• **Exercise directions**
Only lines with the word "return" belong in the answer; copy them from the records below.

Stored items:
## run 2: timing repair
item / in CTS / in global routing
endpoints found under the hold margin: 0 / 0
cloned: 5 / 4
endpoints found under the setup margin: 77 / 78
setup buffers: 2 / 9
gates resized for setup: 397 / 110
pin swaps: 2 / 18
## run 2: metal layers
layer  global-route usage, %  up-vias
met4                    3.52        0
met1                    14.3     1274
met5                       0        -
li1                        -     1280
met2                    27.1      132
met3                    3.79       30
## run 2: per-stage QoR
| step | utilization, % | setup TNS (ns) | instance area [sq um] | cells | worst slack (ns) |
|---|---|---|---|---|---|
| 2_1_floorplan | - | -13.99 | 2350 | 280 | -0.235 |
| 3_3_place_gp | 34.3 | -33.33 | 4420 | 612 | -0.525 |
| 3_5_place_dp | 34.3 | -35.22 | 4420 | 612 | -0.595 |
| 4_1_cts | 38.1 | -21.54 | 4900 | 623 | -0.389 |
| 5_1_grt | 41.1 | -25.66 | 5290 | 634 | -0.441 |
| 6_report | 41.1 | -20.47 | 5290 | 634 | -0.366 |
===== src/rtl/cc_serializer_sched_if.sv =====
// Bundles the hit, refill, FIFO-write and serializer-monitor signals of the line scheduler.
// No logic of its own. Timing is set by cc_serializer_sched.
// Backpressure is carried by the ready signals and the FIFO full/afull flags.
interface cc_serializer_sched_if;
    logic         hit_valid_i;
    logic [517:0] hit_data_i;
    logic         hit_ready_o;
    logic         miss_valid_i;
    logic [517:0] miss_data_i;
    logic         miss_ready_o;
    logic         fifo_full_i;
    logic         fifo_afull_i;
    logic         fifo_wren_o;
    logic [517:0] fifo_wdata_o;
    logic         rvalid_i;
    logic         rready_i;
    logic         rlast_i;

    // Scheduler side
    modport slave (
        input  hit_valid_i, hit_data_i,
        output hit_ready_o,
        input  miss_valid_i, miss_data_i,
        output miss_ready_o,
        input  fifo_full_i, fifo_afull_i,
        output fifo_wren_o, fifo_wdata_o,
        input  rvalid_i, rready_i, rlast_i
    );

    // Requester, FIFO and serializer side
    modport master (
        output hit_valid_i, hit_data_i,
        input  hit_ready_o,
        output miss_valid_i, miss_data_i,
        input  miss_ready_o,
        output fifo_full_i, fifo_afull_i,
        input  fifo_wren_o, fifo_wdata_o,
        output rvalid_i, rready_i, rlast_i
    );
endinterface


===== src/rtl/cc_serializer_sched.sv =====
// Round-robin scheduler: hit-return vs miss-refill lines into the serializer FIFO.
// Latency: the accept cycle is followed by the registered FIFO write on the next cycle.
// Backpressure: grants stop on FIFO full, afull with a pending write, or when the in-flight credit limit is reached.
module cc_serializer_sched #(
    parameter int MAX_LINES = 4,
    parameter int CNT_W     = 3
) (
    input  logic                 clk,
    input  logic                 rst,
    cc_serializer_sched_if.slave bus,
    output logic [CNT_W-1:0]     inflight_o,
    output logic                 idle_o,
    output logic                 err_o
);
    localparam logic [CNT_W:0] MAX_C = (CNT_W+1)'(MAX_LINES);

    logic           grant_en;
    logic           pick_hit;
    logic           grant;
    logic           last_was_miss;
    logic           inc;
    logic           dec;
    logic           cnt_ovf;
    logic           cnt_unf;
    logic           err_set;
    logic [517:0]   win_data;
    logic [CNT_W:0] pending;

    // Grant enable from registered state only, then arbitration between the two paths
    always_comb begin
        pending  = {1'b0, inflight_o} + {{CNT_W{1'b0}}, bus.fifo_wren_o};
        grant_en = !bus.fifo_full_i
                && !(bus.fifo_afull_i && bus.fifo_wren_o)
                && (pending < MAX_C);
        // Hit wins when alone, or on a tie when the previous grant went to miss
        pick_hit = bus.hit_valid_i && (!bus.miss_valid_i || last_was_miss);
        bus.hit_ready_o  = grant_en && pick_hit;
        bus.miss_ready_o = grant_en && bus.miss_valid_i && !pick_hit;
        grant    = bus.hit_ready_o || bus.miss_ready_o;
        win_data = pick_hit ? bus.hit_data_i : bus.miss_data_i;
    end

    // Registered FIFO write port and round-robin pointer; data holds between writes
    always_ff @(posedge clk) begin
        if (rst) begin
            bus.fifo_wren_o  <= 1'b0;
            bus.fifo_wdata_o <= '0;
            last_was_miss    <= 1'b1;
        end else begin
            bus.fifo_wren_o <= grant;
            if (grant) begin
                bus.fifo_wdata_o <= win_data;
                last_was_miss    <= !pick_hit;
            end
        end
    end

    // Credit events: a write adds a line, a serializer last-beat handshake retires one
    always_comb begin
        inc     = bus.fifo_wren_o;
        dec     = bus.rvalid_i && bus.rready_i && bus.rlast_i;
        cnt_ovf = inc && !dec && ({1'b0, inflight_o} == MAX_C);
        cnt_unf = dec && !inc && (inflight_o == '0);
        err_set = (grant && (win_data[514:512] != 3'd0))
               || (bus.fifo_wren_o && bus.fifo_full_i)
               || cnt_ovf || cnt_unf;
    end

    // In-flight counter, saturating at both ends
    always_ff @(posedge clk) begin
        if (rst) begin
            inflight_o <= '0;
        end else if (inc && !dec && !cnt_ovf) begin
            inflight_o <= inflight_o + 1'b1;
        end else if (dec && !inc && !cnt_unf) begin
            inflight_o <= inflight_o - 1'b1;
        end
    end

    // Sticky protocol error, cleared only by reset
    always_ff @(posedge clk) begin
        if (rst) begin
            err_o <= 1'b0;
        end else if (err_set) begin
            err_o <= 1'b1;
        end
    end

    assign idle_o = (inflight_o == '0) && !bus.fifo_wren_o;
endmodule
==> config.mk <==
export PLATFORM = sky130hd
export DESIGN_NAME = switch_reader
export DESIGN_NICKNAME = d
export VERILOG_FILES = /design/src/rtl/switch_reader_pkg.sv /design/src/rtl/debounce_bit.sv /design/src/rtl/switch_reader.sv
export SDC_FILE = /design/constraint.sdc
export NUM_CORES = 1
export LEC_CHECK = 0
export BUFFER_PORTS_ARGS = -buffer_cell sky130_fd_sc_hd__buf_2
export CORE_MARGIN = 2
export CORE_UTILIZATION = 45
export DETAILED_ROUTE_END_ITERATION = 8
export PLACE_DENSITY = 0.7
export SETUP_SLACK_MARGIN = 0.02
export SLEW_MARGIN = 10
export SYNTH_ARGS = -nofsm -noshare
export SYNTH_HDL_FRONTEND = slang
export SYNTH_SLANG_ARGS = --single-unit
==> constraint.sdc <==
create_clock -name clk -period 1.22 [get_ports clk]
set_input_delay 0.061 -clock clk [delete_from_list [all_inputs] [get_ports clk]]
set_output_delay 0.061 -clock clk [all_outputs]
set_load 0.02 [all_outputs]
==> src/rtl/switch_reader_pkg.sv <==
// Shared types and mode codes for the switch reader and its per-bit debouncer.
package switch_reader_pkg;

  typedef enum logic {
    STABLE   = 1'b0,
    CHANGING = 1'b1
  } db_state_e;

  localparam logic [1:0] MODE_OFF   = 2'b00;
  localparam logic [1:0] MODE_LEFT  = 2'b01;
  localparam logic [1:0] MODE_RIGHT = 2'b10;
  localparam logic [1:0] MODE_ALL   = 2'b11;

  // The LED shifter only steps in the two single-direction modes.
  function automatic logic is_shift_mode(input logic [1:0] mode);
    return (mode == MODE_LEFT) || (mode == MODE_RIGHT);
  endfunction

endpackage

==> src/rtl/debounce_bit.sv <==
// One switch bit: 2-flop synchronizer followed by a STABLE/CHANGING debounce FSM.
module debounce_bit
  import switch_reader_pkg::*;
#(
  parameter int unsigned DEBOUNCE_CYCLES = 4
) (
  input  logic clk,
  input  logic rst,
  input  logic raw,
  output logic clean,
  output logic flip_c
);

  localparam int unsigned CW = $clog2(DEBOUNCE_CYCLES);
  localparam logic [CW-1:0] CNT_LAST = CW'(DEBOUNCE_CYCLES - 1);

  logic          sync1;
  logic          sync2;
  db_state_e     state;
  db_state_e     state_nxt;
  logic [CW-1:0] cnt;
  logic [CW-1:0] cnt_nxt;
  logic          clean_nxt;

  always_ff @(posedge clk) begin
    if (rst) begin
      sync1 <= 1'b0;
      sync2 <= 1'b0;
    end else begin
      sync1 <= raw;
      sync2 <= sync1;
    end
  end

  always_ff @(posedge clk) begin
    if (rst) begin
      state <= STABLE;
      cnt   <= '0;
      clean <= 1'b0;
    end else begin
      state <= state_nxt;
      cnt   <= cnt_nxt;
      clean <= clean_nxt;
    end
  end

  // Accept a new level only after an unbroken run of differing samples.
  always_comb begin
    state_nxt = state;
    cnt_nxt   = cnt;
    clean_nxt = clean;
    flip_c    = 1'b0;
    case (state)
      STABLE: begin
        if (sync2 != clean) begin
          state_nxt = CHANGING;
          cnt_nxt   = CW'(1);
        end
      end
      CHANGING: begin
        if (sync2 == clean) begin
          state_nxt = STABLE;
          cnt_nxt   = '0;
        end else if (cnt == CNT_LAST) begin
          state_nxt = STABLE;
          cnt_nxt   = '0;
          clean_nxt = ~clean;
          flip_c    = 1'b1;
        end else begin
          cnt_nxt = cnt + CW'(1);
        end
      end
    endcase
  end

endmodule

==> src/rtl/switch_reader.sv <==
// Debounced 2-bit mode switch with change pulse and LED-shifter step tick.
module switch_reader
  import switch_reader_pkg::*;
#(
  parameter int unsigned DEBOUNCE_CYCLES = 4,
  parameter int unsigned TICK_CYCLES     = 8
) (
  input  logic       clk,
  input  logic       rst,
  input  logic [1:0] sw_raw,
  output logic [1:0] sw_clean,
  output logic       sw_changed,
  output logic       step_tick
);

  localparam int unsigned TW = $clog2(TICK_CYCLES);
  localparam logic [TW-1:0] TICK_LAST = TW'(TICK_CYCLES - 1);

  logic [1:0]    flip_c;
  logic          chg_c;
  logic [TW-1:0] tick_cnt;

  debounce_bit #(.DEBOUNCE_CYCLES(DEBOUNCE_CYCLES)) u_bit0 (
    .clk    (clk),
    .rst    (rst),
    .raw    (sw_raw[0]),
    .clean  (sw_clean[0]),
    .flip_c (flip_c[0])
  );

  debounce_bit #(.DEBOUNCE_CYCLES(DEBOUNCE_CYCLES)) u_bit1 (
    .clk    (clk),
    .rst    (rst),
    .raw    (sw_raw[1]),
    .clean  (sw_clean[1]),
    .flip_c (flip_c[1])
  );

  // Both bits flipping on one edge still yields a single pulse.
  assign chg_c = |flip_c;

  // The counter clears on the edge that raises sw_changed, so it reads 0 in
  // the pulse cycle and the first tick lands TICK_CYCLES cycles later.
  always_ff @(posedge clk) begin
    if (rst) begin
      sw_changed <= 1'b0;
      step_tick  <= 1'b0;
      tick_cnt   <= '0;
    end else begin
      sw_changed <= chg_c;
      if (chg_c || !is_shift_mode(sw_clean)) begin
        tick_cnt  <= '0;
        step_tick <= 1'b0;
      end else if (tick_cnt == TICK_LAST) begin
        tick_cnt  <= '0;
        step_tick <= 1'b1;
      end else begin
        tick_cnt  <= tick_cnt + TW'(1);
        step_tick <= 1'b0;
      end
    end
  end

endmodule

==> run metrics <==
outcome=complete, but fails checks; failing checks=setup timing; GP Congestion=0.730; initial DRC count=3; DRT met1 WL=544 um; Post-Synth Simple-Gate Area=0.272; GR Util All Layers=0.133; max-slew violations=0; largest net degree at the start of global routing=17; final setup margin=-0.00448 ns; met2 routed WL=between 400 and 500 um; die width=between 40 and 50 um; placed cells=92; Tcrit/Tclk final=1.00; mux cell area share after synthesis=0; CTS tree=built; worst endpoint data arrival time=1.44 ns; Pre-Repair DR Iteration Count=2; area grow syn2layout=25.1%; Lkg Pwr=between 0.3 and 0.4 nW; DRC=0; Layout Cells excl Fill=99; count of different cell masters after synthesis=19; HPWL Detailed=753 um; mean post-synth cell area=9.83 um^2; fraction of layout cells with a size suffix above 1=0.337; # port buffers=7; n_diodes=0; Critical Path Source Type=flop; leading cell type in the layout, fill and taps excluded=dfxtp_1; RSZ-0062 raised after global routing=true; post-synthesis register bit count=17; final worst path period need=1.22 ns; Final setup viols=1; row count=14; Starting Density=0.474; RR Startpoint=tick_cnt[0]$_SDFF_PP0_; Ys Warns=0; Worst-Skew Late Latency=0.28 ns; first-pass GRT wire length=1850 um; f_max=817 MHz; worst hold path class=in2reg; H-Tree Depth=1; initial antenna violation count=0; Syn Inst Count=71; adder-cell share of the synthesized area=0.0717; worst setup path startpoint=tick_cnt[0]$_SDFF_PP0_; Post-Synth XOR/XNOR Area=0.0502; PwrDens=1040 nW/um^2; via/cell ratio=4.99; Avg WL per Cell=~11 um; Num CTS Buffers=3; Min-Delay Startpoint=rst; CP Class=reg2reg; Max VDD drop=0.000906 V; met3 wire len=around 40 um; vias in the first global route=445; clk sinks=17; clock skew=0.00427 ns; Fin. Hold Viols=0; core area=between 1000 and 1500 um^2; Die Area=1880 um^2; crit end category=flop; final hold slack=0.145 ns; Req. time, crit path=1.43 ns; WL final=1090 um; most frequent cells in the layout=14 x dfxtp_1, 8 x nand2_1, 7 x buf_2, 5 x nor2b_1; worst-path maximum fanout=2; final net count=92; # fillers=130; Synth Area in Compound Gates=0.0896; max_cap viols=0; Highest Signal Layer=met4; pre-CTS setup slack=around 0.022 ns; CTS clk-pin slew, worst paths=roughly 0.090 ns; post-synthesis instance area=698 um^2; syn nets=slightly below 80; clock buffer depth=2; global route overflow=0; largest family of logic cells by synthesized area=simple AND/OR/NAND/NOR gates; Boundary Pins=8; CTS root buf=clkbuf_4; Pwr Total=909 uW; sequential area share after synthesis=0.487; remaining antenna violation count=0; slew at the pin closest to its max-slew limit=0.327 ns; via count=a little under 500; Die Height=43.4 um; Max-slew headroom=0.782
-- power breakdown --
part / internal, mW / switching, mW
logic: 0.0235 / 0.0212
clock network: 0.127 / 0.161
registers: 0.566 / 0.0104
-- layer usage --
layer  vias to the layer above  global-route usage
met5                         -                   0
met4                         0              0.0727
met3                         2              0.0500
met2                         7               0.182
met1                       219               0.180
li1                        266                   -
-- state kept, by name, indices dropped and copies added, names as in the netlist --
| signal | flops |
|---|---|
| tick_cnt | 3 |
| u_bit0.cnt | 2 |
| u_bit1.cnt | 2 |
| step_tick | 1 |
| sw_changed | 1 |
| u_bit0.clean | 1 |
| u_bit0.state | 1 |
| u_bit0.sync1 | 1 |
| u_bit0.sync2 | 1 |
| u_bit1.clean | 1 |
| u_bit1.state | 1 |
| u_bit1.sync1 | 1 |
| u_bit1.sync2 | 1 |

• **Written answer**
// Round-robin scheduler: hit-return vs miss-refill lines into the serializer FIFO.
    return (mode == MODE_LEFT) || (mode == MODE_RIGHT);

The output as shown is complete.